## [Directions]
Copy out, from the entries below, each line that holds the string "controller".

## [Provided entries]
interface ex_imd_if import ex_pkg::*; ();
  logic [1:0] we;
  imd_val_t   d0;
  imd_val_t   d1;
  imd_val_t   q0;
  imd_val_t   q1;

  modport ex   (output we, d0, d1, input q0, q1);
  modport regs (input we, d0, d1, output q0, q1);
endinterface

`default_nettype wire

### src/ex_alu.sv
/*
 * ALU: add/sub, logic, shifts, set-less-than and branch compares,
 * with the 33-bit adder shared out to the multdiv
 */
`default_nettype none

module ex_alu import ex_pkg::*; (
  input  alu_op_e operator_i,
  input  word_t   operand_a_i,
  input  word_t   operand_b_i,
  input  logic    multdiv_sel_i,
  ex_adder_if.alu adder,
  output word_t   result_o,
  output logic    comparison_o
);

  logic       adder_negate;
  adder_op_t  adder_in_a;
  adder_op_t  adder_in_b;
  adder_ext_t adder_sum;
  word_t      adder_result;
  logic       is_equal;
  logic       lt_signed;
  logic       lt_unsigned;
  logic [4:0] shamt;
  word_t      shift_result;

  ///////////////////////////////
  // Adder
  ///////////////////////////////

  always_comb begin
    case (operator_i)
      ALU_SUB, ALU_SLT, ALU_SLTU, ALU_EQ, ALU_NE,
      ALU_LT, ALU_GE, ALU_LTU, ALU_GEU: adder_negate = 1'b1;
      default:                          adder_negate = 1'b0;
    endcase
  end

  // Subtract as a + ~b + 1 with the +1 entering through bit 0
  always_comb begin
    if (multdiv_sel_i) begin
      adder_in_a = adder.operand_a;
      adder_in_b = adder.operand_b;
    end else begin
      adder_in_a = {operand_a_i, 1'b1};
      adder_in_b = {operand_b_i, 1'b0} ^ {33{adder_negate}};
    end
  end

  assign adder_sum    = {1'b0, adder_in_a} + {1'b0, adder_in_b};
  assign adder_result = adder_sum[32:1];
  assign is_equal     = ~|adder_result;

  assign adder.adder_result = adder_result;
  assign adder.adder_ext    = adder_sum;
  assign adder.is_equal     = is_equal;

  ///////////////////////////////
  // Compares
  ///////////////////////////////

  // No carry out means a borrow, so a < b
  assign lt_unsigned = ~adder_sum[33];
  // Differing signs decide directly, else the sign of the difference
  assign lt_signed   = (operand_a_i[31] ^ operand_b_i[31]) ? operand_a_i[31] : adder_result[31];

  always_comb begin
    case (operator_i)
      ALU_EQ:           comparison_o = is_equal;
      ALU_NE:           comparison_o = ~is_equal;
      ALU_LT, ALU_SLT:  comparison_o = lt_signed;
      ALU_GE:           comparison_o = ~lt_signed;
      ALU_LTU, ALU_SLTU: comparison_o = lt_unsigned;
      ALU_GEU:          comparison_o = ~lt_unsigned;
      default:          comparison_o = 1'b0;
    endcase
  end

  ///////////////////////////////
  // Shifts and result mux
  ///////////////////////////////

  assign shamt = operand_b_i[4:0];

  always_comb begin
    case (operator_i)
      ALU_SLL: shift_result = operand_a_i << shamt;
      ALU_SRA: shift_result = $unsigned($signed(operand_a_i) >>> shamt);
      default: shift_result = operand_a_i >> shamt;
    endcase
  end

  always_comb begin
    case (operator_i)
      ALU_XOR:                   result_o = operand_a_i ^ operand_b_i;
      ALU_OR:                    result_o = operand_a_i | operand_b_i;
      ALU_AND:                   result_o = operand_a_i & operand_b_i;
      ALU_SLL, ALU_SRL, ALU_SRA: result_o = shift_result;
      ALU_SLT, ALU_SLTU:         result_o = {31'b0, comparison_o};
      default:                   result_o = adder_result;
    endcase
  end

endmodule

`default_nettype wire

### src/ex_multdiv.sv
/*
 * Iterative multiply (shift-add) and unsigned restoring divide,
 * one bit per cycle on the ALU adder
 */
`default_nettype none

module ex_multdiv import ex_pkg::*; (
  input  logic   clk_i,
  input  logic   reset_i,
  input  logic   mult_en_i,
  input  logic   div_en_i,
  input  md_op_e operator_i,
  input  word_t  op_a_i,
  input  word_t  op_b_i,
  ex_adder_if.md adder,
  ex_imd_if.ex   imd,
  output logic   valid_o,
  output word_t  result_o
);

  md_state_e   state_q, state_d;
  logic [4:0]  count_q, count_d;
  logic        div_zero_q, div_zero_d;
  logic        md_en;
  word_t       acc;
  word_t       shreg;
  logic [32:0] rem_shift;
  logic        sub_ok;

  assign md_en = mult_en_i | div_en_i;

  // Register 0 holds partial product or remainder, register 1 multiplier or quotient
  assign acc   = imd.q0[31:0];
  assign shreg = imd.q1[31:0];

  // Next dividend bit shifted into the remainder
  assign rem_shift = {acc, shreg[31]};
  // Bit 32 set means the partial remainder already exceeds any divisor
  assign sub_ok    = rem_shift[32] | adder.adder_ext[33];

  // Bit 0 of each adder operand is the carry-in
  always_comb begin
    adder.operand_a = '0;
    adder.operand_b = '0;
    case (state_q)
      MD_INIT: adder.operand_a = {op_b_i, 1'b0};
      MD_RUN: begin
        if (div_en_i) begin
          adder.operand_a = {rem_shift[31:0], 1'b1};
          adder.operand_b = {~op_b_i, 1'b1};
        end else begin
          adder.operand_a = {acc, 1'b0};
          adder.operand_b = shreg[0] ? {op_a_i, 1'b0} : '0;
        end
      end
      default: ;
    endcase
  end

  always_comb begin
    state_d    = state_q;
    count_d    = count_q;
    div_zero_d = div_zero_q;
    imd.we     = 2'b00;
    imd.d0     = '0;
    imd.d1     = '0;
    valid_o    = 1'b0;
    case (state_q)
      MD_IDLE: begin
        if (md_en) state_d = MD_INIT;
      end
      MD_INIT: begin
        imd.we     = 2'b11;
        imd.d1     = {2'b00, div_en_i ? op_a_i : op_b_i};
        // Divisor passes the adder unchanged for the zero check
        div_zero_d = adder.is_equal;
        count_d    = 5'd31;
        state_d    = MD_RUN;
      end
      MD_RUN: begin
        imd.we = 2'b11;
        if (div_en_i) begin
          imd.d0 = {2'b00, sub_ok ? adder.adder_result : rem_shift[31:0]};
          imd.d1 = {2'b00, shreg[30:0], sub_ok};
        end else begin
          imd.d0 = {2'b00, adder.adder_ext[33:2]};
          imd.d1 = {2'b00, adder.adder_ext[1], shreg[31:1]};
        end
        count_d = count_q - 5'd1;
        if (count_q == 5'd0) state_d = MD_FIX;
      end
      MD_FIX: begin
        // x/0 gives all ones, x%0 gives x
        if (div_en_i && div_zero_q) begin
          imd.we = 2'b11;
          imd.d0 = {2'b00, op_a_i};
          imd.d1 = {2'b00, {32{1'b1}}};
        end
        state_d = MD_DONE;
      end
      MD_DONE: begin
        valid_o = 1'b1;
        state_d = MD_IDLE;
      end
      default: state_d = MD_IDLE;
    endcase
    // Enable dropped mid-operation aborts
    if (!md_en) state_d = MD_IDLE;
  end

  always_ff @(posedge clk_i) begin
    if (reset_i) begin
      state_q    <= MD_IDLE;
      count_q    <= '0;
      div_zero_q <= 1'b0;
    end else begin
      state_q    <= state_d;
      count_q    <= count_d;
      div_zero_q <= div_zero_d;
    end
  end

  assign result_o = (operator_i == MD_OP_MUL || operator_i == MD_OP_DIVU) ? shreg : acc;

  // Issue controller never enables both units at once
  assert property (@(posedge clk_i) disable iff (reset_i) !(mult_en_i && div_en_i))
    else $error("ex_multdiv: mult_en and div_en both high");

endmodule

`default_nettype wire

### src/ex_block.sv
/*
 * Execution block: ALU plus optional slow multdiv, result and
 * intermediate write muxing, valid generation
 */
`default_nettype none

module ex_block import ex_pkg::*; #(
  parameter rv32m_e RV32M = RV32MSlow
) (
  input  logic    clk_i,
  input  logic    reset_i,
  input  alu_op_e alu_operator_i,
  input  word_t   alu_operand_a_i,
  input  word_t   alu_operand_b_i,
  input  md_op_e  md_operator_i,
  input  logic    mult_en_i,
  input  logic    div_en_i,
  input  logic    md_sel_i,
  input  word_t   md_operand_a_i,
  input  word_t   md_operand_b_i,
  ex_imd_if.ex    imd,
  output word_t   result_o,
  output logic    branch_decision_o,
  output logic    ex_valid_o
);

  word_t      alu_result;
  word_t      md_result;
  logic       md_valid;

  ex_adder_if adder_bus ();
  ex_imd_if   md_imd ();

  // The ALU never writes the intermediate registers
  assign md_imd.q0 = imd.q0;
  assign md_imd.q1 = imd.q1;
  assign imd.we    = md_sel_i ? md_imd.we : 2'b00;
  assign imd.d0    = md_sel_i ? md_imd.d0 : '0;
  assign imd.d1    = md_sel_i ? md_imd.d1 : '0;

  ex_alu alu_i (
    .operator_i   (alu_operator_i),
    .operand_a_i  (alu_operand_a_i),
    .operand_b_i  (alu_operand_b_i),
    .multdiv_sel_i(md_sel_i),
    .adder        (adder_bus.alu),
    .result_o     (alu_result),
    .comparison_o (branch_decision_o)
  );

  if (RV32M == RV32MSlow) begin : gen_md_slow
    ex_multdiv multdiv_i (
      .clk_i     (clk_i),
      .reset_i   (reset_i),
      .mult_en_i (mult_en_i),
      .div_en_i  (div_en_i),
      .operator_i(md_operator_i),
      .op_a_i    (md_operand_a_i),
      .op_b_i    (md_operand_b_i),
      .adder     (adder_bus.md),
      .imd       (md_imd.ex),
      .valid_o   (md_valid),
      .result_o  (md_result)
    );
  end else begin : gen_md_none
    // Multdiv ops finish at once with zero
    assign adder_bus.operand_a = '0;
    assign adder_bus.operand_b = '0;
    assign md_imd.we           = 2'b00;
    assign md_imd.d0           = '0;
    assign md_imd.d1           = '0;
    assign md_valid            = 1'b1;
    assign md_result           = '0;
  end

  // ALU ops complete in the cycle they are presented
  assign result_o   = md_sel_i ? md_result : alu_result;
  assign ex_valid_o = md_sel_i ? md_valid : 1'b1;

endmodule

`default_nettype wire

### src/ex_issue_ctrl.sv
/*
 * Issue control: request handshake, held operation and operands,
 * intermediate value registers and result return
 */
`default_nettype none

module ex_issue_ctrl import ex_pkg::*; (
  input  logic    clk_i,
  input  logic    reset_i,
  input  logic    req_valid_i,
  output logic    req_ready_o,
  input  logic    req_md_i,
  input  alu_op_e req_alu_op_i,
  input  md_op_e  req_md_op_i,
  input  word_t   operand_a_i,
  input  word_t   operand_b_i,
  output alu_op_e alu_op_o,
  output md_op_e  md_op_o,
  output word_t   op_a_o,
  output word_t   op_b_o,
  output logic    mult_en_o,
  output logic    div_en_o,
  output logic    md_sel_o,
  ex_imd_if.regs  imd,
  input  logic    ex_valid_i,
  input  word_t   block_result_i,
  input  logic    block_branch_i,
  output word_t   result_o,
  output logic    branch_o,
  output logic    result_valid_o
);

  typedef enum logic [1:0] {
    ISS_IDLE,
    ISS_BUSY,
    ISS_RESP
  } iss_state_e;

  iss_state_e state_q;
  logic       accept;
  logic       done;

  assign req_ready_o    = (state_q == ISS_IDLE);
  assign accept         = req_valid_i & req_ready_o;
  assign done           = (state_q == ISS_BUSY) & ex_valid_i;
  assign result_valid_o = (state_q == ISS_RESP);

  always_ff @(posedge clk_i) begin
    if (reset_i) begin
      state_q  <= ISS_IDLE;
      alu_op_o <= ALU_ADD;
      md_op_o  <= MD_OP_MUL;
      md_sel_o <= 1'b0;
    end else begin
      case (state_q)
        ISS_IDLE: begin
          if (accept) begin
            state_q  <= ISS_BUSY;
            alu_op_o <= req_alu_op_i;
            md_op_o  <= req_md_op_i;
            md_sel_o <= req_md_i;
          end
        end
        ISS_BUSY: if (ex_valid_i) state_q <= ISS_RESP;
        default:  state_q <= ISS_IDLE;
      endcase
    end
  end

  // Operands and result
  always_ff @(posedge clk_i) begin
    if (accept) begin
      op_a_o <= operand_a_i;
      op_b_o <= operand_b_i;
    end
    if (done) begin
      result_o <= block_result_i;
      branch_o <= block_branch_i;
    end
  end

  // Enables held only until the block reports valid
  assign mult_en_o = (state_q == ISS_BUSY) & md_sel_o &
                     (md_op_o == MD_OP_MUL || md_op_o == MD_OP_MULHU);
  assign div_en_o  = (state_q == ISS_BUSY) & md_sel_o &
                     (md_op_o == MD_OP_DIVU || md_op_o == MD_OP_REMU);

  // Intermediate value registers
  always_ff @(posedge clk_i) begin
    if (imd.we[0]) imd.q0 <= imd.d0;
    if (imd.we[1]) imd.q1 <= imd.d1;
  end

  // Block writes the intermediate registers only while an operation is in flight
  assert property (@(posedge clk_i) disable iff (reset_i)
                   (state_q != ISS_BUSY) |-> (imd.we == 2'b00))
    else $error("ex_issue_ctrl: intermediate write outside a busy operation");

endmodule

`default_nettype wire

### src/ex_unit.sv
/*
 * Execution stage top: issue controller and execution block
 */
`default_nettype none

module ex_unit import ex_pkg::*; #(
  parameter rv32m_e RV32M = RV32MSlow
) (
  input  logic    clk_i,
  input  logic    reset_i,
  input  logic    req_valid_i,
  output logic    req_ready_o,
  input  logic    req_md_i,
  input  alu_op_e req_alu_op_i,
  input  md_op_e  req_md_op_i,
  input  word_t   operand_a_i,
  input  word_t   operand_b_i,
  output word_t   result_o,
  output logic    branch_o,
  output logic    result_valid_o
);

  alu_op_e alu_op;
  md_op_e  md_op;
  word_t   op_a;
  word_t   op_b;
  logic    mult_en;
  logic    div_en;
  logic    md_sel;
  logic    ex_valid;
  word_t   block_result;
  logic    block_branch;

  ex_imd_if imd_bus ();

  ex_issue_ctrl issue_ctrl_i (
    .clk_i         (clk_i),
    .reset_i       (reset_i),
    .req_valid_i   (req_valid_i),
    .req_ready_o   (req_ready_o),
    .req_md_i      (req_md_i),
    .req_alu_op_i  (req_alu_op_i),
    .req_md_op_i   (req_md_op_i),
    .operand_a_i   (operand_a_i),
    .operand_b_i   (operand_b_i),
    .alu_op_o      (alu_op),
    .md_op_o       (md_op),
    .op_a_o        (op_a),
    .op_b_o        (op_b),
    .mult_en_o     (mult_en),
    .div_en_o      (div_en),
    .md_sel_o      (md_sel),
    .imd           (imd_bus.regs),
    .ex_valid_i    (ex_valid),
    .block_result_i(block_result),
    .block_branch_i(block_branch),
    .result_o      (result_o),
    .branch_o      (branch_o),
    .result_valid_o(result_valid_o)
  );

  ex_block #(
    .RV32M(RV32M)
  ) ex_block_i (
    .clk_i            (clk_i),
    .reset_i          (reset_i),
    .alu_operator_i   (alu_op),
    .alu_operand_a_i  (op_a),
    .alu_operand_b_i  (op_b),
    .md_operator_i    (md_op),
    .mult_en_i        (mult_en),
    .div_en_i         (div_en),
    .md_sel_i         (md_sel),
    .md_operand_a_i   (op_a),
    .md_operand_b_i   (op_b),
    .imd              (imd_bus.ex),
    .result_o         (block_result),
    .branch_decision_o(block_branch),
    .ex_valid_o       (ex_valid)
  );

endmodule

`default_nettype wire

## [Reply]
  // Issue controller never enables both units at once
 * Execution stage top: issue controller and execution block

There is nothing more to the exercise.